[Bucholz and the Detectives by Allan Pinkerton]@TWC D-Link bookBucholz and the Detectives CHAPTER XIX 2/6
The evidence of the forgery was unmistakable, and the agent of the company detecting it, at once had the man arrested. These two arrests were almost coincident; their hearing at the preliminary examination took place at the same session of the court, and as each of them waived a hearing and were unable to procure bail, they were both consigned to the jail to await their trial at the next sitting of the general court. As a general thing there seems to be a sort of community of interest or fraternity of feeling existing between prisoners during their confinement.
At certain hours in the day, in many places of imprisonment, the authorities permit the prisoners to leave their cells and to take exercise in the corridors.

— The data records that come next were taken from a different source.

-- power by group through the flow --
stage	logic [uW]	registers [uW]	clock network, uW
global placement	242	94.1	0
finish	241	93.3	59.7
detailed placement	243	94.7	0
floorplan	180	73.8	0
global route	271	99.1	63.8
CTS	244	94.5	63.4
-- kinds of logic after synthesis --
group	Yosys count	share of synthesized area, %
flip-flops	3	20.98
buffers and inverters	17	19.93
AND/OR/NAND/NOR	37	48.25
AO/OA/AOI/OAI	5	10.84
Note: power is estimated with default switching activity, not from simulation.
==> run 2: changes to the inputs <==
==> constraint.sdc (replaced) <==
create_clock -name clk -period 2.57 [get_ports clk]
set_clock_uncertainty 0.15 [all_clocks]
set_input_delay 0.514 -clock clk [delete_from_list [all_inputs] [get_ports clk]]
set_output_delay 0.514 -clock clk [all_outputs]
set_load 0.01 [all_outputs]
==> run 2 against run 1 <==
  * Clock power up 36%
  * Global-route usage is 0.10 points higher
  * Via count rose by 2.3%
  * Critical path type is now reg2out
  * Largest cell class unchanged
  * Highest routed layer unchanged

At such times they mingle together indiscriminately and indulge in general conversation, and many interesting episodes could be gathered from their recitals of the various scenes through which they have passed during their vicarious life, and the experiences thus related would tend to prove, beyond question, that the imagination of the romancer falls far short of the actual realities of life. Many wild and seemingly extravagant stories are related, which fill the listener with incredulity, but which, upon inquiry, are usually found to be but truthful relations of actual occurrences. But in this jail at Bridgeport there was one person, who, upon finding himself a prisoner, held himself aloof from the rest, declining to make any acquaintances or to engender any friendships, and this person was the quiet-looking man who had been arrested by the express company, and whose name was ascertained to be Edward Sommers.
He studiously avoided his fellow-prisoners and maintained a degree of reserve which repelled their advances and at once induced their respect. Thomas Brown, the black-haired, false pretender, however, immediately placed himself on friendly terms with every one within reach, and his merry stories were fully appreciated by the residents of the correctional institution in which they found themselves thrown together. But how fared William Bucholz during the days that had intervened since his incarceration? His mind, it is true, had grown calmer since the first paroxysm of his grief had spent itself, and he had composed himself sufficiently to look the future hopefully in the face.
As day after day was passed in the seclusion of his cell, he had grown reconciled to a certain extent to the existing state of affairs, but he still looked forward anxiously to the day which was to deliver him from the enclosing walls that restrained him of his liberty. He was moody and silent, and his mind was much disturbed.